Highly effective remediation of Pb(II) and Hg(II) contaminated wastewater and soil by flower-like magnetic MoS2 nanohybrid

Abstract

The efficient enrichment and remediation of heavy metals from realistic wastewater and contaminated soil containing large excess of competitive ions remains a daunting challenge by far. In the present study, flower-like molybdenum disulfide decorated with iron oxide nanoparticles (MoS2/Fe3O4) is designed via a two-step hydrothermal method and mainly applied in the removal of Hg(II) and Pb(II) ions in aqueous environment. Exhaustive morphological, chemical and magnetic characterizations verify the successful formation of magnetic MoS2/Fe3O4. Batch adsorption experiments show that the obtained MoS2/Fe3O4 nanohybrid enables efficient capture of Hg(II) and Pb(II) ions, accompanied by ease-of-separation from solution by simply applying a magnet.

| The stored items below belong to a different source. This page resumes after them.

`config.mk`:
```
export PLATFORM = sky130hd
export DESIGN_NAME = multicycle_controller
export DESIGN_NICKNAME = d
export VERILOG_FILES = /design/src/rtl/riscv_mc_pkg.sv /design/src/rtl/alu_decoder.sv /design/src/rtl/multicycle_controller.sv
export SDC_FILE = /design/constraint.sdc
export NUM_CORES = 1
export LEC_CHECK = 0
export CORE_MARGIN = 2
export CORE_UTILIZATION = 39
export DETAILED_ROUTE_END_ITERATION = 16
export GPL_ROUTABILITY_DRIVEN = 0
export PLACE_DENSITY = 0.79
export SLEW_MARGIN = 30
export SYNTH_ARGS = -nofsm -noshare
export SYNTH_HDL_FRONTEND = slang
export SYNTH_HIERARCHICAL = 1
export SYNTH_SLANG_ARGS = --single-unit
```
`constraint.sdc`:
```
create_clock -name clk -period 2.1 [get_ports clk]
set_input_delay 0.21 -clock clk [delete_from_list [all_inputs] [get_ports clk]]
set_output_delay 0.21 -clock clk [all_outputs]
set_load 0.01 [all_outputs]
```
`src/rtl/riscv_mc_pkg.sv`:
```
// Shared encodings for the multicycle RV32I controller: FSM states, opcodes,
// ALU operation classes and datapath select codes.
package riscv_mc_pkg;

    typedef enum logic [3:0] {
        s_fetch    = 4'd0,
        s_decode   = 4'd1,
        s_memadr   = 4'd2,
        s_memread  = 4'd3,
        s_memwb    = 4'd4,
        s_memwrite = 4'd5,
        s_executer = 4'd6,
        s_executei = 4'd7,
        s_aluwb    = 4'd8,
        s_beq      = 4'd9,
        s_jal      = 4'd10,
        s_halt     = 4'd11
    } state_t;

    localparam logic [6:0] op_load   = 7'b0000011;
    localparam logic [6:0] op_store  = 7'b0100011;
    localparam logic [6:0] op_rtype  = 7'b0110011;
    localparam logic [6:0] op_itype  = 7'b0010011;
    localparam logic [6:0] op_branch = 7'b1100011;
    localparam logic [6:0] op_jal    = 7'b1101111;

    localparam logic [1:0] aluop_add  = 2'b00;
    localparam logic [1:0] aluop_sub  = 2'b01;
    localparam logic [1:0] aluop_func = 2'b10;

    localparam logic [2:0] alu_add = 3'b000;
    localparam logic [2:0] alu_sub = 3'b001;
    localparam logic [2:0] alu_and = 3'b010;
    localparam logic [2:0] alu_or  = 3'b011;
    localparam logic [2:0] alu_slt = 3'b101;

    localparam logic [1:0] res_aluout    = 2'b00;
    localparam logic [1:0] res_data      = 2'b01;
    localparam logic [1:0] res_aluresult = 2'b10;

    localparam logic [1:0] srca_pc    = 2'b00;
    localparam logic [1:0] srca_oldpc = 2'b01;
    localparam logic [1:0] srca_rs1   = 2'b10;

    localparam logic [1:0] srcb_reg  = 2'b00;
    localparam logic [1:0] srcb_imm  = 2'b01;
    localparam logic [1:0] srcb_four = 2'b10;

endpackage

```
`src/rtl/alu_decoder.sv`:
```
// Maps the ALU operation class plus funct fields to a concrete ALU control code.
module alu_decoder
    import riscv_mc_pkg::*;
(
    input  logic [1:0] aluop,
    input  logic [2:0] funct3,
    input  logic       op5,
    input  logic       funct7b5,
    output logic [2:0] alucontrol
);

    // Only R-type (op5=1) with bit 30 set is a subtract; addi ignores bit 30.
    always_comb begin
        alucontrol = alu_add;
        case (aluop)
            aluop_add: alucontrol = alu_add;
            aluop_sub: alucontrol = alu_sub;
            aluop_func: begin
                case (funct3)
                    3'b000:  alucontrol = (op5 & funct7b5) ? alu_sub : alu_add;
                    3'b010:  alucontrol = alu_slt;
                    3'b110:  alucontrol = alu_or;
                    3'b111:  alucontrol = alu_and;
                    default: alucontrol = alu_add;
                endcase
            end
            default: alucontrol = alu_add;
        endcase
    end

endmodule

```
`src/rtl/multicycle_controller.sv`:
```
// Control FSM for the multicycle RV32I datapath: sequences fetch, decode,
// execute, memory and writeback over a shared ALU and unified memory.
module multicycle_controller
    import riscv_mc_pkg::*;
(
    input  logic       clk,
    input  logic       reset,
    input  logic [6:0] op,
    input  logic [2:0] funct3,
    input  logic       funct7b5,
    input  logic       zero,
    input  logic       mem_ready,
    output logic       PCWrite,
    output logic       AdrSrc,
    output logic       MemWrite,
    output logic       IRWrite,
    output logic       RegWrite,
    output logic [1:0] ResultSrc,
    output logic [1:0] ALUSrcA,
    output logic [1:0] ALUSrcB,
    output logic [1:0] ImmSrc,
    output logic [2:0] ALUControl,
    output logic       halted
);

    state_t     state;
    state_t     cur;
    logic [1:0] aluop;
    logic       branch;
    logic       pcupdate;

    // State register with next-state logic; HALT is left only through reset.
    always_ff @(posedge clk) begin
        if (reset) begin
            state <= s_fetch;
        end else begin
            case (state)
                s_fetch:    if (mem_ready) state <= s_decode;
                s_decode: begin
                    case (op)
                        op_load, op_store: state <= s_memadr;
                        op_rtype:          state <= s_executer;
                        op_itype:          state <= s_executei;
                        op_branch:         state <= s_beq;
                        op_jal:            state <= s_jal;
                        default:           state <= s_halt;
                    endcase
                end
                s_memadr:   state <= op[5] ? s_memwrite : s_memread;
                s_memread:  if (mem_ready) state <= s_memwb;
                s_memwb:    state <= s_fetch;
                s_memwrite: if (mem_ready) state <= s_fetch;
                s_executer: state <= s_aluwb;
                s_executei: state <= s_aluwb;
                s_aluwb:    state <= s_fetch;
                s_beq:      state <= s_fetch;
                s_jal:      state <= s_aluwb;
                s_halt:     state <= s_halt;
                default:    state <= s_fetch;
            endcase
        end
    end

    // Moore output decode. While reset is high the FETCH selects are shown
    // with every enable held low, whatever the state register holds.
    always_comb begin
        cur       = reset ? s_fetch : state;
        AdrSrc    = 1'b0;
        MemWrite  = 1'b0;
        IRWrite   = 1'b0;
        RegWrite  = 1'b0;
        ResultSrc = res_aluout;
        ALUSrcA   = srca_pc;
        ALUSrcB   = srcb_reg;
        aluop     = aluop_add;
        branch    = 1'b0;
        pcupdate  = 1'b0;
        halted    = 1'b0;
        case (cur)
            s_fetch: begin
                ResultSrc = res_aluresult;
                ALUSrcB   = srcb_four;
                IRWrite   = mem_ready & ~reset;
                pcupdate  = mem_ready & ~reset;
            end
            s_decode: begin
                ALUSrcA = srca_oldpc;
                ALUSrcB = srcb_imm;
            end
            s_memadr: begin
                ALUSrcA = srca_rs1;
                ALUSrcB = srcb_imm;
            end
            s_memread:  AdrSrc = 1'b1;
            s_memwb: begin
                ResultSrc = res_data;
                RegWrite  = 1'b1;
            end
            s_memwrite: begin
                AdrSrc   = 1'b1;
                MemWrite = 1'b1;
            end
            s_executer: begin
                ALUSrcA = srca_rs1;
                aluop   = aluop_func;
            end
            s_executei: begin
                ALUSrcA = srca_rs1;
                ALUSrcB = srcb_imm;
                aluop   = aluop_func;
            end
            s_aluwb:    RegWrite = 1'b1;
            s_beq: begin
                ALUSrcA = srca_rs1;
                aluop   = aluop_sub;
                branch  = 1'b1;
            end
            s_jal: begin
                ALUSrcA  = srca_oldpc;
                ALUSrcB  = srcb_four;
                pcupdate = 1'b1;
            end
            s_halt:     halted = 1'b1;
            default: ;
        endcase
    end

    assign PCWrite = pcupdate | (branch & zero);

    // Immediate format follows the opcode directly, independent of state.
    always_comb begin
        ImmSrc = 2'b00;
        case (op)
            op_load, op_itype: ImmSrc = 2'b00;
            op_store:          ImmSrc = 2'b01;
            op_branch:         ImmSrc = 2'b10;
            op_jal:            ImmSrc = 2'b11;
            default:           ImmSrc = 2'b00;
        endcase
    end

    alu_decoder u_alu_decoder (
        .aluop      (aluop),
        .funct3     (funct3),
        .op5        (op[5]),
        .funct7b5   (funct7b5),
        .alucontrol (ALUControl)
    );

endmodule

```
## After elaboration in Yosys (flattened, before gate mapping)

Cells that the tools add are included.

| word-level totals | value |
|---|---|
| bits in registers | 4 |
| bits of input ports | 15 |

| cells by class | value |
|---|---|
| equal/unequal tests | 33 |
| multiplexer cells | 22 |
| bitwise logic cells | 5 |
| reduce and logical (&&, ||, !) cells | 13 |

Operators by type and width:

| operator | number |
|---|---|
| $eq A4 B3 Y1 const B | 7 |
| $pmux W4 S7 | 1 |
| $eq A4 B4 Y1 const B | 6 |
| $pmux W4 S5 | 1 |
| $eq A4 B2 Y1 const B | 4 |
| $mux W4 | 4 |
| $pmux W2 S2 | 4 |
| $eq A7 B6 Y1 const B | 2 |
| $eq A7 B7 Y1 const B | 2 |
| $pmux W3 S4 | 1 |
| $reduce_or A2 Y1 | 6 |
| $eq A4 B1 Y1 const B | 2 |
| $logic_not A4 Y1 | 2 |
| $eq A7 B2 Y1 const B | 1 |
| $eq A7 B5 Y1 const B | 1 |
| $mux W1 | 7 |
| $eq A3 B3 Y1 const B | 2 |
| $ne A2 B2 Y1 const B | 3 |
| $pmux W2 S3 | 1 |
| $pmux W3 S2 | 1 |
| $reduce_or A3 Y1 | 2 |
| $reduce_or A4 Y1 | 1 |
| $and A1 B1 Y1 | 3 |
| $eq A3 B2 Y1 const B | 1 |
| 8 further kinds | 8 |

## Longest topological paths before layout

Gate-level depths: netlist of the first run.

| logic depth | value |
|---|---|
| word-level depth | 6 |
| depth in mapped cells | 8 |

## By module

The synthesis of the first run kept the hierarchy.

Modules (own cells, without submodules):

| module | times used | cells an instance | area an instance (sq um) |
|---|---|---|---|
| multicycle_controller | 1 | 82 | 534.3 |
| alu_decoder | 1 | 11 | 96.3 |

## Least setup slack after synthesis of the first run

No wires, ideal clock.

| path | value |
|---|---|
| path type | input to output |
| from | input reset |
| to | output ALUControl[2] |
| arrival time | 1.893 ns |
| path slack | -0.003 ns |
| cell stages on the path | 7 |
| path through | buf_2 > or2_2 > clkbuf_1 > nor4_1 > inv_1 > ha_1 > nor4b_1 |

| between the ends | value |
|---|---|
| longest elaborated chain between the ends | 6 |
| elaborated cells between the ends (all ways) | 9 |
| those cells by class | eq/ne: 5; mux: 3; reduce/logical: 1 |

Ends and longest elaborated chain:

| item | line | RTL |
|---|---|---|
| start, declared | multicycle_controller.sv:7 | `input logic reset,` |
| $mux W4 (*) | multicycle_controller.sv:67 | `cur = reset ? s_fetch : state;` |
| $eq A4 B3 Y1 | multicycle_controller.sv:79 | `case (cur)` |
| $reduce_or A2 Y1 (no source line) | n/a |  |
| $pmux W2 S2 (*) | multicycle_controller.sv:79 |  |
| net aluop[0] | multicycle_controller.sv:28 | `logic [1:0] aluop;` |
| $eq A2 B2 Y1 or $eq A2 B1 Y1 (tied branches) | alu_decoder.sv:15 | `case (aluop)` |
| $pmux W3 S2 (*) | alu_decoder.sv:15 |  |
| end, declared | multicycle_controller.sv:22 | `output logic [2:0] ALUControl,` |

The timed path passes the listed nets; every way through them passes the cells marked *.

## Final worst setup path of the first run

| path | value |
|---|---|
| from | register state[2] |
| to | output ALUControl[1] |

| between the ends | value |
|---|---|
| longest elaborated chain between the ends | 6 |
| elaborated cells between the ends (all ways) | 9 |
| those cells by class | eq/ne: 5; mux: 3; reduce/logical: 1 |

Ends and longest elaborated chain:

| item | line | RTL |
|---|---|---|
| start, declared | multicycle_controller.sv:26 | `state_t state;` |
| start signal, assigned | multicycle_controller.sv:35 | `state <= s_fetch;` |
| start signal, assigned | multicycle_controller.sv:38 | `s_fetch: if (mem_ready) state <= s_decode;` |
| start signal, assigned | multicycle_controller.sv:41 | `op_load, op_store: state <= s_memadr;` |
| $mux W4 (*) | multicycle_controller.sv:67 |  |
| $eq A4 B3 Y1 | multicycle_controller.sv:79 |  |
| $reduce_or A2 Y1 (no source line) | n/a |  |
| $pmux W2 S2 (*) | multicycle_controller.sv:79 |  |
| net aluop[0] | multicycle_controller.sv:28 |  |
| $eq A2 B2 Y1 or $eq A2 B1 Y1 (tied branches) | alu_decoder.sv:15 |  |
| $pmux W3 S2 (*) | alu_decoder.sv:15 |  |

Marked as above.

==> results of run 1 <==
## through the flow
| stage | area [um^2] | setup slack [ps] | utilization [%] | power, W |
|---|---|---|---|---|
| floorplan | 637 | 119 | - | 0.000525 |
| global placement | 1070 | -521 | 70.8 | 0.000835 |
| detailed placement | 1070 | -559 | 70.8 | 0.000855 |
| CTS | 1110 | -18.6 | 73.8 | 0.000964 |
| global route | 1140 | -20.5 | 75.7 | 0.00106 |
| finish | 1140 | 83.2 | 75.7 | 0.000972 |
## cells in the final DEF, fill, tap and decap left out, types with 2 or more instances in the layout
cell type	netlist	layout
clkdlybuf4s50_1	0	24
nor2_1	16	16
buf_4	0	16
inv_1	6	6
nand2b_1	5	5
nand2_1	4	4
nor3_1	3	3
a21oi_1	3	3
nor4_1	4	3
xnor2_1	3	3
o21ai_0	4	3
clkbuf_4	0	3
dfxtp_1	4	3
nor2b_1	2	2
nor3b_1	4	2
or3_1	2	2
nand3_1	2	2
nor3b_2	0	2
o21ai_1	1	2
dlymetal6s2s_1	0	2
buf_2	5	2
buf_6	0	2
dlygate4sd2_1	0	2
ha_4	0	2
## layout make-up
cell class                      instances  area share [%]
Tap cell                               16            1.76
Inverter                                6            1.98
Sequential cell                         4            7.14
Clock buffer                            3            1.98
Multi-Input combinational cell         77            49.0
Timing Repair Buffer                   48            38.2
## cell families after synthesis
logic type | count (synthesis)
AND/OR/NAND/NOR | 50
AO/OA/AOI/OAI | 21
buffers and inverters | 12
flip-flops | 4
XOR/XNOR | 3
adder cells (fa/ha/maj) | 2
multiplexers | 1
## how the worst max path moves through the flow
stage	to	slack, ps
global placement	ALUControl[2]	-520
CTS	ALUControl[1]	-20
floorplan	ALUControl[2]	120
detailed placement	ALUControl[1]	-560
global route	ALUControl[1]	-20
finish	ALUControl[1]	80
## worst max-delay path: stages (launching register included)
cell and delay [ps]:
dfxtp_2 320, or2_4 260, nor4_4 240, inv_1 110, ha_4 300, and4b_2 230
buf_6 120
## power groups by stage
stage / clock network [W] / registers (W) / logic, W
floorplan: 0 / 0.000134 / 0.000391
finish: 0.0000879 / 0.000131 / 0.000754
global placement: 0 / 0.000125 / 0.000710
CTS: 0.0000910 / 0.000129 / 0.000745
detailed placement: 0 / 0.000125 / 0.000730
global route: 0.000101 / 0.000135 / 0.000825
## cells in the mapped netlist, drive strengths merged, types with 4 or more instances
cell type	number	share of area, %
o21ai	5	4.0
nand2	4	2.4
buf	5	4.0
nand2b	6	7.1
inv	6	3.6
nor4	4	4.0
nor2	16	9.5
dfxtp	4	13
nor3b	4	4.8
## routing by layer
| layer | vias up | part of all wire [%] | GRT usage, % |
|---|---|---|---|
| met5 | - | 0 | 0 |
| met4 | 0 | 0.67 | 9.09 |
| met3 | 2 | 6.5 | 2.86 |
| met2 | 45 | 53 | 43.5 |
| met1 | 386 | 40 | 28.3 |
| li1 | 436 | - | - |
## timing repair
action,CTS,global route
hold buffers,0,0
pin swaps,0,3
setup endpoints to repair,5,9
hold endpoints to repair,0,0
gates resized for setup,18,10
==> reports/metrics.yaml, run 1 <==
portBuffers: 31
grt_max_degree: 16
yosys_most_used_dff: "dfxtp_1"
htree_levels: 1
multiInputGateArea_um2: 558
synthAdderAreaFrac_pct: 3.97
place_hpwl_mm: 1.66
diodes: 0
max_slew.worst_pin.slew_ps: 496
peakVddDrop_mv: 0.606
grt_first_pass_wirelength_mm: 3.59
via_per_inst: 5.64
first_pass_iters: 6
clkPwrFrac_pct: 9.0
die_width_um: 44.2
largest_reg_flops: 4
worstSetupPathType: "register to output pin"
nets: 157
min_period_over_period_pct: 96.0
hold_class: "primary input to register"
run_status: "finished, final reports clean"
ys_seq_area_share_pct: 12.7
start_util_pct: 41.9
io_pins: 32
worstReg2RegStart: "state[1]"
cts_tree: "built"
routed-via-count: 869
synth.avg_cell_area_um2: 6.78
r2r-end: "state[0]"
drtIter0Drc: 29
drc: 0
die_h_um: 44.2
power_switching_w: 0.000425
setup_viol_count_final: 0
yosys.area_share.simple_pct: 44.8
whs_path_depth: 5
min_period_ps: 2020
path_clk_slew_ps: 40
synth_top_family_by_area: "simple AND/OR/NAND/NOR gates"
synth_edf_count: 0
post_cts_buffers: 0
min_to: "state[3]"
grt_util_all_layers_pct: 23.9
swShare_pct: 43.7
critPathLaunchType: "register"
synth_mux_area_share_pct: 1.59
worstPathArrival_ps: 1810
final.setup.tns_ps: 0
ys_ff_latch: 4
synth_compound_area_share_pct: 24.6
cts_max_path_buffers: 2
p_leak_nw: 0.453
regArea_um2: 81.3
grt_pass1_vias: 821
nFillCells: 112
cts.sinks: 4
fin_cells: 154
syn_to_final_growth_pct: 80.8
numCtsBuffers: 3
synth_xor_xnor_area_share_pct: 4.17
crit_path_end_kind: "output pin"
syn_inst: 93
fmax_mhz: 496
largest_register: "state"
synth_cell_types: 40
grt_antenna_before_repair: 0
syn_area_um2: 631
post-place-cells: 151
clockRootBuffer: "clkbuf_4"
finClkSkew_ps: 2.66
top_regs: "state x4"
grt_overflow_total: 0
hold_viol: 0
num_rows: 14
internal_power_w: 0.000547
p_comb_share_pct: 77.5
wl_per_cell_um: 13.6
power.density_nw_per_um2: 853
maxSlewViolCount: 0
maxCapViolCount: 0
r2r_setup_slack_ps: 520
hp-start: "reset"
holdWs_ps: 575
path_max_fanout: 3
seqPwrFrac_pct: 13.5
synthArstFlopShare_pct: 0
clk_latency_ps: 220
ant_nets: 0
crit_required_ps: 1890
finalWirelength_mm: 2.10
coreArea_um2: 1510
drive_gt1_share_pct: 26.1
dieArea_um2: 1950
critical_path.startpoint: "state[2]"
synthesis.nets: 110
rr_worst_depth: 5
ys_warn_count: 6
slew-limit-headroom_pct: 66.5
No activity file was read; power rests on OpenSTA's default activity.
==> inputs of run 2 (changes only) <==
==> constraint.sdc (replaced) <==
create_clock -name clk -period 2.3 [get_ports clk]
set_input_delay 0.23 -clock clk [delete_from_list [all_inputs] [get_ports clk]]
set_output_delay 0.23 -clock clk [all_outputs]
set_load 0.01 [all_outputs]
==> reports/metrics.yaml, run 2 (synthesis gave the netlist of run 1 again) <==
grt_pass1_vias: 824  # was 821
diodes: 0  # unchanged
io_pins: 32  # unchanged
total_power_w: 0.000865  # was 0.000972 W
worstSetupPathType: "primary input to output pin"  # was register to output pin
nFillCells: 127  # was 112
p_comb_share_pct: 76.2  # was 77.5%
cp_top_family: "buffers and inverters"  # was simple AND/OR/NAND/NOR gates
busiest_layer: "met2"  # unchanged
final.setup.tns_ps: 0  # unchanged
crit_chain: "clkdlybuf4s50_1, buf_4, or3_4, nor3b_1, clkdlybuf4s50_1"  # was or2_4, nor4_4, inv_1, ha_4, and4b_2, buf_6
via_per_inst: 5.39  # was 5.64
grt_util_all_layers_pct: 23.1  # was 23.9%
maxCapViolCount: 0  # unchanged
clockRootBuffer: "clkbuf_4"  # unchanged
grtUsageMet2_pct: 39.7  # was 43.5%
drc: 0  # unchanged
portBuffers: 31  # unchanged
numCtsBuffers: 3  # unchanged
grt_first_pass_wirelength_mm: 3.41  # was 3.59 mm
drive_gt1_share_pct: 23.1  # was 26.1%
setup_ws_ps: 99.4  # was 83.2 ps
crit_buf_inv: 3  # was 2
hold_viol: 0  # unchanged
htree_levels: 1  # unchanged
dp_slack_ps: -455  # was -559 ps
peakVddDrop_mv: 0.479  # was 0.606 mV
min_period_ps: 2200
hp-start: "state[3]"  # was reset
path_clk_slew_ps: 40  # about the same
seqPwrFrac_pct: 13.8  # was 13.5%
rsz0062_at_grt: "no"
top_regs: "state x4"  # unchanged
largest_register: "state"  # unchanged
final_cell_mix: "26 x clkdlybuf4s50_1, 15 x nor2_1, 13 x buf_4, 5 x inv_1, 5 x nand2b_1"  # was 24 x clkdlybuf4s50_1, 16 x nor2_1, 16 x buf_4, 6 x inv_1, 5 x nand2b_1
die_h_um: 44.2  # unchanged
max_slew.worst_pin.slew_ps: 534  # was 496 ps
start_util_pct: 41.9  # unchanged
cts_max_path_buffers: 2  # unchanged
ant_nets: 0  # unchanged
min_period_over_period_pct: 95.7
crit_path_end_kind: "output pin"  # unchanged
clk_latency_ps: 240  # was 220 ps
nets: 153  # was 157
die_width_um: 44.2  # unchanged
run_status: "finished, final reports clean"  # unchanged
use_met1_pct: 27.3  # was 28.3%
fmax_mhz: 454
power_switching_w: 0.000376  # was 0.000425 W
crit_top_cell: "clkdlybuf4s50_1"
worstPathArrival_ps: 1970  # was 1810 ps
maxSlewViolCount: 0  # unchanged
use_met3_pct: 2.86  # unchanged
first_pass_iters: 4  # was 6
p_leak_nw: 0.426  # was 0.453 nW
hold_buffers: 0  # unchanged
grt_antenna_before_repair: 0  # unchanged
num_rows: 14  # unchanged
worstReg2RegStart: "state[1]"  # unchanged
power.density_nw_per_um2: 798  # was 853 nW/um^2
critPathLaunchType: "primary input"  # was register
grt_max_degree: 16  # unchanged
wl_per_cell_um: 12.5  # was 13.6 um
finClkSkew_ps: 2.32  # was 2.66 ps
cts.sinks: 4  # unchanged
internal_power_w: 0.000490  # was 0.000547 W
cts_tree: "built"  # unchanged
clkPwrFrac_pct: 10.1  # was 9.0%
largest_reg_flops: 4  # unchanged
swShare_pct: 43.4  # was 43.7%
layout.cells.most_common: "clkdlybuf4s50_1"  # unchanged
max_stage_delay_ps: 570  # was 320 ps
slew-limit-headroom_pct: 64.0  # was 66.5%
crit_required_ps: 2070  # was 1890 ps
routed-via-count: 808  # was 869
critical_path.startpoint: "reset"  # was state[2]
path_max_fanout: 10  # was 3
finalWirelength_mm: 1.88  # was 2.10 mm
hold_class: "register to register"  # was primary input to register
drtIter0Drc: 19  # was 29
place_hpwl_mm: 1.55  # was 1.66 mm
syn_to_final_growth_pct: 72.0  # was 80.8%
crit_slowest_cell: "clkdlybuf4s50_1"  # was dfxtp_2
setup_viol_count_final: 0  # unchanged
dieArea_um2: 1950  # unchanged
coreArea_um2: 1510  # unchanged
grt_overflow_total: 0  # unchanged
holdWs_ps: 706  # was 575 ps
==> run 2: cell count changes in the layout (fill, tap and decap cells not counted), moves of 2 or more <==
cell	delta
buf_4	-3
dlygate4sd2_1	-2
buf_6	-2
clkdlybuf4s50_1	+2
==> run 2: worst min-delay path, stage by stage (launching register included) <==
cell,delay [ps]
dfxtp_1,330
buf_4,170
nor2_1,90
a21oi_1,70
==> run 2: power groups by stage <==
stage,logic [W],registers (W),clock network [W]
floorplan,0.000356,0.000122,0
global placement,0.000627,0.000115,0
detailed placement,0.000637,0.000117,0
CTS,0.000653,0.000119,0.0000885
global route,0.000735,0.000122,0.0000931
finish,0.000659,0.000119,0.0000870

In this respect, high adsorption capacities (263.6 mg g−1 for Pb(II) and 428.9 mg g−1 for Hg(II)) can be gained under optimized conditions (pH = 5.0; 298 K; nanohybrid dosage: 0.8 g L−1 and the contact time: 180 min). In addition, the effects of different parameters such as initial Pb(II)/Hg(II) concentration (50–500 mg L−1), temperature (298, 308 and 318 K) and co-existing ions (Zn(II), Cu(II), Cd(II) and Mg(II)) were systematically probed. The favorable adsorption capacity, selectivity and recyclability mainly originates from the strong Hg2+/Pb2+···S2− bonding interactions. Practical application potential of magnetic MoS2/Fe3O4 nanohybrid in realistic lead-acid battery industry wastewater and Pb(II)-contaminated soil is further explored, achieving promising results with high Pb(II) removal efficiency of 99.63% for wastewater and 57.15% for soil. Simple preparation, easy separation and high adsorption capacity would foster thus-designed sulfide-based nanohybrid a promising adsorbent for heavy metal removal from wastewater and contaminated soil.